O ministro da Ciência, Tecnologia, Inovações e Comunicações, Marcos Pontes, participa de coletiva de imprensa no Palácio do Planalto
Um medicamento descoberto por cientistas brasileiros do Cnpem (Centro Nacional de Pesquisa em Energia e Materiais), em Campinas (SP), apresentou 94% de eficácia após 48 horas em testes in vitro contra o coronavírus, número similar ao da cloroquina. Agora, ele seguirá para testes clínicos em pacientes com Covid-19 internados em hospitais.
O anúncio foi feito por Marcos Pontes, ministro do MCTIC (Ministério da Ciência, Tecnologia, Inovação e Comunicações), durante coletiva de imprensa realizada em Brasília na manhã desta quarta-feira (15). A aprovação para pesquisa pelo Conep (Conselho Nacional de Ética em Pesquisa) ocorreu ontem (14). “Temos boas perspectivas que os resultados dessa pesquisa possam ser positivos e assim poderemos ajudar não só o Brasil, como outros países no combate à Covid-19”, afirmou ele.
Os cientistas do Cnpem testaram 2.000 medicamentos utilizando um computador com inteligência artificial para ver a interação com enzimas que fazem a replicação do vírus. Destes, seis seguiram para o teste in vitro. Um deles se mostrou especialmente promissor e agora vai para testes clínicos com pacientes infectados.

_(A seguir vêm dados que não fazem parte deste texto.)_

$ cat config.mk
export PLATFORM = sky130hd
export DESIGN_NAME = updn_cntr
export DESIGN_NICKNAME = d
export VERILOG_FILES = /design/src/rtl/updn_cntr_pkg.sv /design/src/rtl/updn_cntr_ns_logic.sv /design/src/rtl/updn_cntr.sv
export SDC_FILE = /design/constraint.sdc
export NUM_CORES = 1
export LEC_CHECK = 0
export BUFFER_PORTS_ARGS = -buffer_cell sky130_fd_sc_hd__buf_2
export CAP_MARGIN = 20
export CORE_ASPECT_RATIO = 0.7
export CORE_UTILIZATION = 35
export DETAILED_ROUTE_END_ITERATION = 6
export GPL_TIMING_DRIVEN = 0
export SYNTH_ARGS = -nofsm -noshare
export SYNTH_HDL_FRONTEND = slang
export SYNTH_SLANG_ARGS = --single-unit
$ cat constraint.sdc
create_clock -name clk -period 2.3 [get_ports clk]
set_input_delay 0.115 -clock clk [delete_from_list [all_inputs] [get_ports clk]]
set_output_delay 0.115 -clock clk [all_outputs]
set_load 0.005 [all_outputs]
$ cat src/rtl/updn_cntr_pkg.sv
// Shared definitions for the up/down counter: state-register width and state codes.
// The RTL and the testbench both import this package.
package updn_cntr_pkg;

    localparam int STATE_W = 3;

    typedef enum logic [STATE_W-1:0] {
        S_IDLE = 3'b000,
        S_LOAD = 3'b001,
        S_INC  = 3'b010,
        S_INC2 = 3'b011,
        S_DEC  = 3'b100,
        S_DEC2 = 3'b101
    } state_t;

endpackage

$ cat src/rtl/updn_cntr_ns_logic.sv
// Next-state decode for updn_cntr, written as gate primitives.
// Unused codes 110/111 fall out of the equations exactly like IDLE.
module ns_logic
    import updn_cntr_pkg::*;
(
    input  logic [STATE_W-1:0] state,
    input  logic               load,
    input  logic               inc,
    output logic [STATE_W-1:0] next_state
);

    logic s0_n, s1_n, s2_n;
    logic load_n, inc_n;
    logic in_inc, in_dec;
    logic up_second, dn_second;

    not u_not_s0   (s0_n,   state[0]);
    not u_not_s1   (s1_n,   state[1]);
    not u_not_s2   (s2_n,   state[2]);
    not u_not_load (load_n, load);
    not u_not_inc  (inc_n,  inc);

    // Only the exact INC / DEC codes advance to their second-phase state.
    and u_in_inc (in_inc, s2_n, state[1], s0_n);
    and u_in_dec (in_dec, state[2], s1_n, s0_n);

    and u_up_second (up_second, inc,   in_inc);
    and u_dn_second (dn_second, inc_n, in_dec);

    or  u_ns0 (next_state[0], load, up_second, dn_second);
    and u_ns1 (next_state[1], load_n, inc);
    and u_ns2 (next_state[2], load_n, inc_n);

endmodule

$ cat src/rtl/updn_cntr.sv
// Loadable up/down counter with a six-state control FSM; state and data register together.
// The counter operation is chosen by the next state, so d_out and o_state move on the same edge.
module updn_cntr
    import updn_cntr_pkg::*;
#(
    parameter int WIDTH = 8
) (
    input  logic               clk,
    input  logic               reset,
    input  logic               load,
    input  logic               inc,
    input  logic [WIDTH-1:0]   d_in,
    output logic [WIDTH-1:0]   d_out,
    output logic [STATE_W-1:0] o_state
);

    state_t               state_q, state_d;
    logic [STATE_W-1:0]   ns_raw;
    logic [WIDTH-1:0]     d_out_q, d_out_d;

    ns_logic u_ns_logic (
        .state      (state_q),
        .load       (load),
        .inc        (inc),
        .next_state (ns_raw)
    );

    assign state_d = state_t'(ns_raw);

    always_comb begin
        // NOTE: default first so every path assigns d_out_d and no latch is inferred.
        d_out_d = d_out_q;
        case (state_d)
            S_LOAD:         d_out_d = d_in;
            S_INC, S_INC2:  d_out_d = d_out_q + WIDTH'(1);
            S_DEC, S_DEC2:  d_out_d = d_out_q - WIDTH'(1);
            default:        d_out_d = d_out_q;
        endcase
    end

    // NOTE: non-blocking assignments so all flops sample their _d values from the same edge.
    always_ff @(posedge clk) begin
        if (reset) begin
            state_q <= S_IDLE;
            d_out_q <= '0;
        end else begin
            state_q <= state_d;
            d_out_q <= d_out_d;
        end
    end

    assign d_out   = d_out_q;
    assign o_state = state_q;

endmodule

==> qor.yml, run 1 <==
maxCapViolations: 0
die_area_um2: 2200
crit_fanout: 9
dp_slack_ns: -0.123
port_buffers: 22
track_usage_pct: 16.5
syn_to_final_growth_pct: 23.3
antenna_left: 0
stdcell_area_um2: 867
initial_core_util_pct: 37.6
gr-total-overflow: 0
setup_ws_ns: 0.162
finalWirelength_um: 1520
rows: 13
clk_latency_ns: 0.27
n_antenna_cell: 0
crit_required_ns: 2.45
p_per_area_nw_per_um2: 554
avgRoutedWirePerCell_um: 11.8
grt_pass1_vias: 586
syn-cell-area_um2: 703
numCtsBuffers: 3
grt_setup_unrepaired: "false"
hold_buffers: 0
antenna_found_initial: 0
pwr-share-comb_pct: 26.7
mostFrequentLayoutCells: "23 x buf_2, 11 x dfxtp_1, 10 x nor2_1"
ys_types: 31
core_um2: 1870
yosysWarnings: 0
hold_slack_ns: 0.0576
cts_tree: "built"
r2r-end: "d_out[6]"
post_cts_buffers: 0
p_int_uw: 336
nNetsFinal: 128
n_fill_cell: 200
final_util_pct: 46.4
drive_gt1_share_pct: 28.0
final_cells: 129
cts.sinks: 11
switchingPower_uw: 144
crit_end: "d_out[6]"
syn_avg_cell_area_um2: 8.68
fp.dieH_um: 39.5
ys_seq_area_share_pct: 31.3
hold_viol_final: 0
arrival_ns: 2.29
critPathKind: "input port to flip-flop"
end_kind: "flip-flop"
grt_first_pass_wirelength_um: 2640
drt_pass1_iterations: 4
ctsHtreeMaxLevel: 1
cts_buffer_depth: 2
swShare_pct: 30.1
setup_tns_ns: 0
finalMaxSlewViolations: 0
min_period_over_period_pct: 92.9
r2r_setup_slack_ns: 0.31
leakagePower_nw: 0.423
syn_nets: 101
routed_via_density: 5.18
ys_ff_latch: 11
dpl_cell_area_um2: 841
layout_commonest_cell: "buf_2"
vias: 668
pwr-share-clk_pct: 27.9
vdd_drop_max_v: 0.000387
clk_pin_slew_ns: 0.07
drtIter0Drc: 21
cts_root_buf: "clkbuf_4"
slew_headroom_pct: 52.0
hold_path_class: "input port to flip-flop"
gp_congestion: 0.900
cts_resized: 0
fmax_ghz: 0.468
ios: 23
clock_skew_ns: 0.00160
die_x_um: 55.6
post-route-min-period_ns: 2.14
reg2reg_from: "d_out[0]"
total_power_uw: 480
status: "complete, no violations"
grt_max_degree: 11
dp_hpwl_um: 1170
finalSetupViolCount: 0
synth_cells: 81
placedCellCount: 125
seq_power_share_pct: 45.4
rr_worst_depth: 5
crit_path_start_kind: "input port"
route.detailed.drc: 0
tightest_slew_ns: 0.718
cp-startpoint: "inc"
cells by family after synthesis:
family          synth area share (%)
fa+ha+maj                       15.3
buf+inv                         2.31
flops                           31.3
mux                             1.42
xor+xnor                        3.74
compound gates                  19.9
simple gates                    26.0
metal layers:
| layer | track usage, % | up-vias | wire length, µm |
|---|---|---|---|
| met1 | 20.7 | 295 | 767 |
| met3 | 7.26 | 2 | 115 |
| met4 | 3.75 | 0 | 16 |
| met5 | 0 | - | 0 |
| li1 | - | 349 | - |
| met2 | 26.5 | 22 | 624 |
cells in the mapped netlist, drive strengths merged:
cell type  instances  area share (%)
o21a               1             1.2
xor2               2             2.5
nor3               3             2.1
dfxtp             11              31
a2111oi            2             2.5
or3b               2             2.5
xnor2              1             1.2
clkbuf             1            0.53
and3b              1             1.2
a21oi              8             5.7
a21o               2             2.1
nand3              1            0.71
nand3b             3             3.2
o21ai              3             2.1
nand2              5             2.7
fa                 1             2.8
nor3b              1             1.1
nor2              10             5.3
a211oi             1             1.8
or4                1             1.1
ha                 7              12
o31ai              2             2.1
a21boi             1             1.1
nor2b              3             2.7
nor4b              2             2.5
o311ai             1             1.2
or3                1            0.89
inv                1            0.53
mux2i              1             1.4
buf                2             1.2
power by group through the flow:
| stage | combinational, mW | clock [mW] | sequential (mW) |
|---|---|---|---|
| 2_1_floorplan | 0.0834 | 0 | 0.223 |
| 3_3_place_gp | 0.126 | 0 | 0.222 |
| 3_5_place_dp | 0.128 | 0 | 0.223 |
| 4_1_cts | 0.128 | 0.138 | 0.218 |
| 5_1_grt | 0.147 | 0.148 | 0.221 |
| 6_report | 0.128 | 0.134 | 0.218 |
worst min-delay path by stage:
stage	start	endpoint	slack [ns]	cells after the start
6_report	inc	o_state[2]	0.06	2
5_1_grt	inc	o_state[2]	0.07	2
4_1_cts	inc	o_state[2]	0.05	2
3_5_place_dp	inc	o_state[2]	0.34	2
3_3_place_gp	inc	o_state[2]	0.33	2
2_1_floorplan	inc	o_state[2]	0.19	1
worst max-delay path, cell delays in order:
cell	delay [ns]
buf_2	0.12
nor2_1	0.57
ha_1	0.41
a21o_1	0.23
a211oi_2	0.26
nor3_1	0.08
or4_1	0.49
registers in the layout (all words and copies together) (netlist names):
| signal | flops |
|---|---|
| o_state | 3 |
| d_out | 8 |
layout make-up:
type	instances	area, µm²	share of cell area, %
Buffer	3	12.5	1.44
Timing Repair Buffer	22	110	12.7
Multi-Input combinational cell	66	467	53.8
Tap cell	22	27.5	3.17
Clock buffer	4	26.3	3.03
Inverter	1	3.75	0.433
Sequential cell	11	220	25.4
No activity file was read; power rests on OpenSTA's default activity.
==> run 2, diff against run 1 <==
ABC_AREA = 1   (was default)
BUFFER_PORTS_ARGS = default   (was -buffer_cell sky130_fd_sc_hd__buf_2)
DONT_BUFFER_PORTS = 1   (was default)
==> qor.yml, run 2 <==
crit_fanout: 4
syn_to_final_growth_pct: 18.2
hold_viol_final: 0
r2r_setup_slack_ns: 0.87
grt_first_pass_wirelength_um: 2880
leakagePower_nw: 0.496
synth_enable_flop_cells: 0
stdcell_area_um2: 935
port_buffers: 0
crit_required_ns: 2.47
ctsHtreeMaxLevel: 1
synth_cells: 107
final_cells: 149
gp_congestion: 0.766
mostFrequentLayoutCells: "23 x nand2_1, 14 x nor2_1, 13 x inv_1"
largest_reg_flops: 8
dpl_cell_area_um2: 828
pwr-share-clk_pct: 27.2
slowest_delay_ns: 0.47
drt_pass1_iterations: 4
route.detailed.drc: 0
antenna_found_initial: 0
track_usage_pct: 15.7
p_int_uw: 341
yosysMostFrequentCell: "nand2_1"
grt_max_degree: 11
setup_tns_ns: 0
grt_setup_unrepaired: "false"
vias: 695
syn_nets: 127
vdd_drop_max_v: 0.000278
final_util_pct: 47.1
cts_buffer_depth: 2
numCtsBuffers: 3
drive_gt1_share_pct: 15.1
ys_ff_latch: 11
fp.dieH_um: 41.8
antenna_left: 0
rows: 13
slew_headroom_pct: 67.6
drt-met1-wl_um: 835
min_period_over_period_pct: 62.0
hold_path_class: "input port to flip-flop"
die_area_um2: 2460
async_flop_share_pct: 0
tightest_slew_ns: 0.485
yosysWarnings: 0
drtIter0Drc: 43
path_delay_family: "adder cells"
nNetsFinal: 140
switchingPower_uw: 169
end_kind: "flip-flop"
gr-total-overflow: 0
swShare_pct: 33.1
clk_pin_slew_ns: 0.07
ff_latch_area_um2: 220
die_x_um: 58.8
finalSetupViolCount: 0
seq_power_share_pct: 43.6
arrival_ns: 1.60
path_buf_inv: 1
finalWirelength_um: 1660
avgRoutedWirePerCell_um: 11.1
critPathKind: "flip-flop to flip-flop"
layout_commonest_cell: "nand2_1"
syn-cell-area_um2: 791
dp_hpwl_um: 1240
placedCellCount: 137
post-synth-top-area-cell: "dfxtp_1"
maxCapViolations: 0
synth_common_cells: "23 x nand2_1, 14 x nor2_1, 13 x inv_1"
initial_core_util_pct: 39.8
multiInputGateArea_um2: 499
ys.flop_type: "dfxtp_1"
clock_skew_ns: 0.00415
ios: 23
synth_top_cell_area_share_pct: 27.8
n_antenna_cell: 0
dr_wl_met2_um: 712
highest_layer: "met4"
crit_path_start_kind: "flip-flop"
cts_tree: "built"
synth_area_leaders: "dfxtp_1 28%, ha_1 11%, nand2_1 11%, nor2_1 6.6%, inv_1 6.2%"
finalMaxSlewViolations: 0
n_fill_cell: 229
fmax_ghz: 0.701
core_um2: 1980
wl_met3_um: 98
routed_via_density: 4.66
pwr-share-comb_pct: 29.2
p_per_area_nw_per_um2: 545
ys_seq_area_share_pct: 27.8
grt_pass1_vias: 645
cts_root_buf: "clkbuf_4"
cpMaxStageDelayCell: "fa_1"
cts.sinks: 11
status: "complete, no violations"
hold_slack_ns: 0.0192
clk_latency_ns: 0.28
post-route-min-period_ns: 1.43
syn_avg_cell_area_um2: 7.39
ys_types: 25
path_cells: "fa_1, nand2_1, nand2_2, nand3b_1, nand3_1, o211ai_1, inv_1"
==> run 2: changes by cell type in the layout (fill, tap and decap cells not counted), sizes merged, moves of 3 or more <==
cell	delta
a21oi	-4
nor2	+6
nand2	+21
buf	-23
nand3	+8
dlygate4sd3	+8
nor2b	-3
inv	+14
==> run 2: cell families after synthesis <==
kind of cell	count (synthesis)	share of synthesized area (%)
flip-flops	11	27.8
adder cells (fa/ha/maj)	8	13.6
buffers and inverters	17	9.02
AND/OR/NAND/NOR	59	39.2
XOR/XNOR	1	1.11
AO/OA/AOI/OAI	11	9.18
==> run 2: area by class of cell <==
cell class | count | area share, %
flip-flops and latches | 11 | 23.6
well taps | 30 | 4.02
clock buffers | 4 | 2.81
inverters | 16 | 6.43
multi-input cells | 79 | 53.4
plain buffers | 1 | 1.20
repair buffers | 8 | 8.57
==> run 2: per-layer routing <==
metal	GRT usage, %	vias to the layer above
met4	2.86	0
met1	22.0	306
li1	-	371
met2	22.3	16
met3	6.54	2
met5	0	-
==> run 2: power groups by stage <==
| stage | Combinational (mW) | Sequential (mW) | Clock (mW) |
|---|---|---|---|
| after floorplan | 0.117 | 0.223 | 0 |
| after global placement | 0.133 | 0.227 | 0 |
| after detailed placement | 0.136 | 0.227 | 0 |
| after CTS | 0.149 | 0.223 | 0.144 |
| after global routing | 0.171 | 0.225 | 0.152 |
| final | 0.149 | 0.222 | 0.139 |
==> run 2: path summary, 6_finish.rpt <==
kind | start | end | cells past startpoint
worst max-delay path | d_out[0] | d_out[4] | 7
worst min-delay path | load | d_out[1] | 2
worst max register to register | d_out[0] | d_out[4] | 7
worst min register to register | d_out[0] | d_out[0] | 1
==> run 2: per-stage QoR <==
step / power [mW] / worst slack (ns)
3_3_place_gp: 0.360 / 0.717
2_1_floorplan: 0.340 / 0.887
6_report: 0.509 / 0.873
3_5_place_dp: 0.363 / 0.709
5_1_grt: 0.548 / 0.707
4_1_cts: 0.515 / 0.866
==> run 2: repair_timing <==
| item | 4_1_cts | 5_1_grt |
|---|---|---|
| gates resized for setup | 0 | 0 |
| hold endpoints to repair | 10 | 0 |
| hold buffers | 8 | 0 |
| setup endpoints to repair | 0 | 0 |
| buffers inserted | 0 | 0 |
[src/rtl/prog_loader.sv]
// prog_loader: assembles 6-bit half-words (low half first) into 12-bit
// instructions, writes them to the 8-entry instruction memory, then checks a
// trailing XOR checksum and raises done (CPU enable) or err.
//
// state | meaning
// ------+-------------------------------------------------------------
// LO    | waiting for the low half of instruction addr
// HI    | low half held in lo_q, waiting for the high half; issues the write
// CHK   | all instructions written, waiting for the checksum half
// DONE  | checksum matched; done held until reset
// ERR   | checksum mismatched; err held until reset
module prog_loader #(
  parameter int HALF_WIDTH = 6,
  parameter int ADDR_WIDTH = 3,
  parameter int NUM_WORDS  = 8
) (
  input  logic                    clk,
  input  logic                    rst,
  input  logic                    in_valid,
  input  logic [HALF_WIDTH-1:0]   in_data,
  output logic                    in_ready,
  output logic                    wr_en,
  output logic [ADDR_WIDTH-1:0]   wr_addr,
  output logic [2*HALF_WIDTH-1:0] wr_data,
  output logic                    done,
  output logic                    err
);

  typedef enum logic [2:0] {
    S_LO   = 3'd0,
    S_HI   = 3'd1,
    S_CHK  = 3'd2,
    S_DONE = 3'd3,
    S_ERR  = 3'd4
  } state_t;

  localparam logic [ADDR_WIDTH-1:0] LAST_ADDR = ADDR_WIDTH'(NUM_WORDS - 1);

  state_t                  state;
  logic [HALF_WIDTH-1:0]   lo_q;
  logic [ADDR_WIDTH-1:0]   addr;
  logic [HALF_WIDTH-1:0]   chk;
  logic                    xfer;

  assign xfer = in_valid && in_ready;

  // Load sequencer: handshake, word assembly, memory write strobe and checksum verdict.
  always_ff @(posedge clk or posedge rst) begin
    if (rst) begin
      state    <= S_LO;
      lo_q     <= '0;
      addr     <= '0;
      chk      <= '0;
      in_ready <= 1'b0;
      wr_en    <= 1'b0;
      wr_addr  <= '0;
      wr_data  <= '0;
      done     <= 1'b0;
      err      <= 1'b0;
    end else begin
      wr_en <= 1'b0;
      case (state)
        S_LO: begin
          in_ready <= 1'b1;
          if (xfer) begin
            lo_q  <= in_data;
            chk   <= chk ^ in_data;
            state <= S_HI;
          end
        end
        S_HI: begin
          in_ready <= 1'b1;
          if (xfer) begin
            chk     <= chk ^ in_data;
            wr_data <= {in_data, lo_q};
            wr_addr <= addr;
            wr_en   <= 1'b1;
            if (addr == LAST_ADDR) begin
              state <= S_CHK;
            end else begin
              addr  <= addr + ADDR_WIDTH'(1);
              state <= S_LO;
            end
          end
        end
        S_CHK: begin
          in_ready <= 1'b1;
          if (xfer) begin
            // The checksum half itself is compared, never folded into chk.
            in_ready <= 1'b0;
            if (in_data == chk) begin
              done  <= 1'b1;
              state <= S_DONE;
            end else begin
              err   <= 1'b1;
              state <= S_ERR;
            end
          end
        end
        S_DONE: in_ready <= 1'b0;
        S_ERR:  in_ready <= 1'b0;
        default: begin
          in_ready <= 1'b0;
          state    <= S_ERR;
        end
      endcase
    end
  end

endmodule
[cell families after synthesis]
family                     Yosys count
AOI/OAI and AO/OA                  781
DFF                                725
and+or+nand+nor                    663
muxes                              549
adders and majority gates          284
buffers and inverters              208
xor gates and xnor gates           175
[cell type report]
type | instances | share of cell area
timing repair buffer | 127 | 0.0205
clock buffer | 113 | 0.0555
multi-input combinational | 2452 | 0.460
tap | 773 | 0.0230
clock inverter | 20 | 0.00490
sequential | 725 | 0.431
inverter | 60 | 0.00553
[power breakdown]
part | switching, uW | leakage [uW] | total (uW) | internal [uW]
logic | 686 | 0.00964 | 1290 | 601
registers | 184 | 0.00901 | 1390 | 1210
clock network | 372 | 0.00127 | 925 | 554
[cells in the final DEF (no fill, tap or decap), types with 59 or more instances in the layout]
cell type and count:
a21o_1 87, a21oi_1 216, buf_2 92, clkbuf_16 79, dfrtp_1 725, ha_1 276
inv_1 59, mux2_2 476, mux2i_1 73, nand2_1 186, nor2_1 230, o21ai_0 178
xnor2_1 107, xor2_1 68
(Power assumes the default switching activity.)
## config.mk

```make
export PLATFORM = sky130hd
export DESIGN_NAME = ps2_break_decoder
export DESIGN_NICKNAME = d
export VERILOG_FILES = /design/src/rtl/ps2_break_decoder_pkg.sv /design/src/rtl/ps2_frame_rx.sv /design/src/rtl/ps2_break_decoder.sv
export SDC_FILE = /design/constraint.sdc
export NUM_CORES = 1
export LEC_CHECK = 0
export ABC_CLOCK_PERIOD_IN_PS = 5250
export BUFFER_PORTS_ARGS = -buffer_cell sky130_fd_sc_hd__buf_4
export CORE_MARGIN = 4
export CORE_UTILIZATION = 45
export DETAILED_ROUTE_END_ITERATION = 8
export PLACE_DENSITY_LB_ADDON = 0.2
export REMOVE_ABC_BUFFERS = 1
export SYNTH_ARGS = -nofsm -noshare
export SYNTH_HDL_FRONTEND = slang
export SYNTH_SLANG_ARGS = --single-unit
```

## constraint.sdc

```tcl
create_clock -name clock -period 5.25 [get_ports clock]
set_input_delay 0.2625 -clock clock [delete_from_list [all_inputs] [get_ports clock]]
set_output_delay 0.2625 -clock clock [all_outputs]
set_load 0.005 [all_outputs]
```
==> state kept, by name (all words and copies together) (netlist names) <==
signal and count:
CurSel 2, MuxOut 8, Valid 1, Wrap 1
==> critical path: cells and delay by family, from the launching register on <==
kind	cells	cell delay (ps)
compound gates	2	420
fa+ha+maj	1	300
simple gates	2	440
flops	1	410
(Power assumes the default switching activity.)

Os pesquisadores não divulgarão o nome do remédio por ainda estar em fase de testes, que devem durar quatro semanas.
A intenção é saber se o sucesso notado na pesquisa in vitro também ocorrerá em humanos, o que seria um grande avanço na luta contra o coronavírus. Foi adiantado, contudo, que o medicamento em questão tem as seguintes características:
-Economicamente acessível no Brasil
-Bem tolerado em geral
-Comumente utilizado por pessoas dos mais diversos perfis
-Está disponível em formulação pediátrica
Segundo Kleber Franchini, diretor do LNBio (Laboratório Nacional de Biociências, que fica dentro do Cnpem), esta fase é importante para entender se o medicamento funciona mesmo ou não. Os outros medicamentos que participam dos testes in vitro ainda.
O teste clínico será feito com 500 pacientes em sete hospitais do Brasil —no Rio de Janeiro (5), em São Paulo (1) e em Brasília (1). Eles receberão tratamento diário com a substância, após assinarem um termo aprovando a realização do teste. As pessoas infectadas com o coronavírus terão tratamento diário com o medicamento encontrado pelos cientistas. Na pesquisa, o médico sequer saberá se está dando o medicamento ou placebo para os pacientes, apenas a equipe científica terá noção de quem tem de fato recebido o medicamento.
Outras pesquisas
Uma das linhas de pesquisa que conta com investimento do Ministério da Ciência, Tecnologia, Inovação e Comunicações está relacionada à vacina BCG, usada contra a tuberculose. Para essa pesquisa, o ministério repassou R$ 600 mil que devem ser investidos em estudos clínicos. A intenção é testar se vacinados são mais resistentes ao coronavírus. A BCG é aplicada logo no nascimento para prevenir formas graves de tuberculose em crianças. Entretanto alguns dados recentes têm demonstrado que países que mantem o uso da BCG apresentaram menores proporções de covid-19 em comparação com países que suspenderam o uso da vacina como por exemplo os EUA, a Espanha e a Itália.
Outra pesquisa em andamento foi aprovada recentemente pela Comissão Técnica Nacional em Biossegurança (CTNBio), ligada ao MCTIC. O estudo busca uma vacina contra o novo coronavírus e é realizado pelo Centro de Pesquisa René Rachou – Fiocruz. Para realização do estudo, os cientistas irão manipular o vírus influenza com proteínas do vírus Sars-CoV2 (covid-19) para o desenvolvimento da vacina para dupla prevenção da gripe sazonal e covid-19.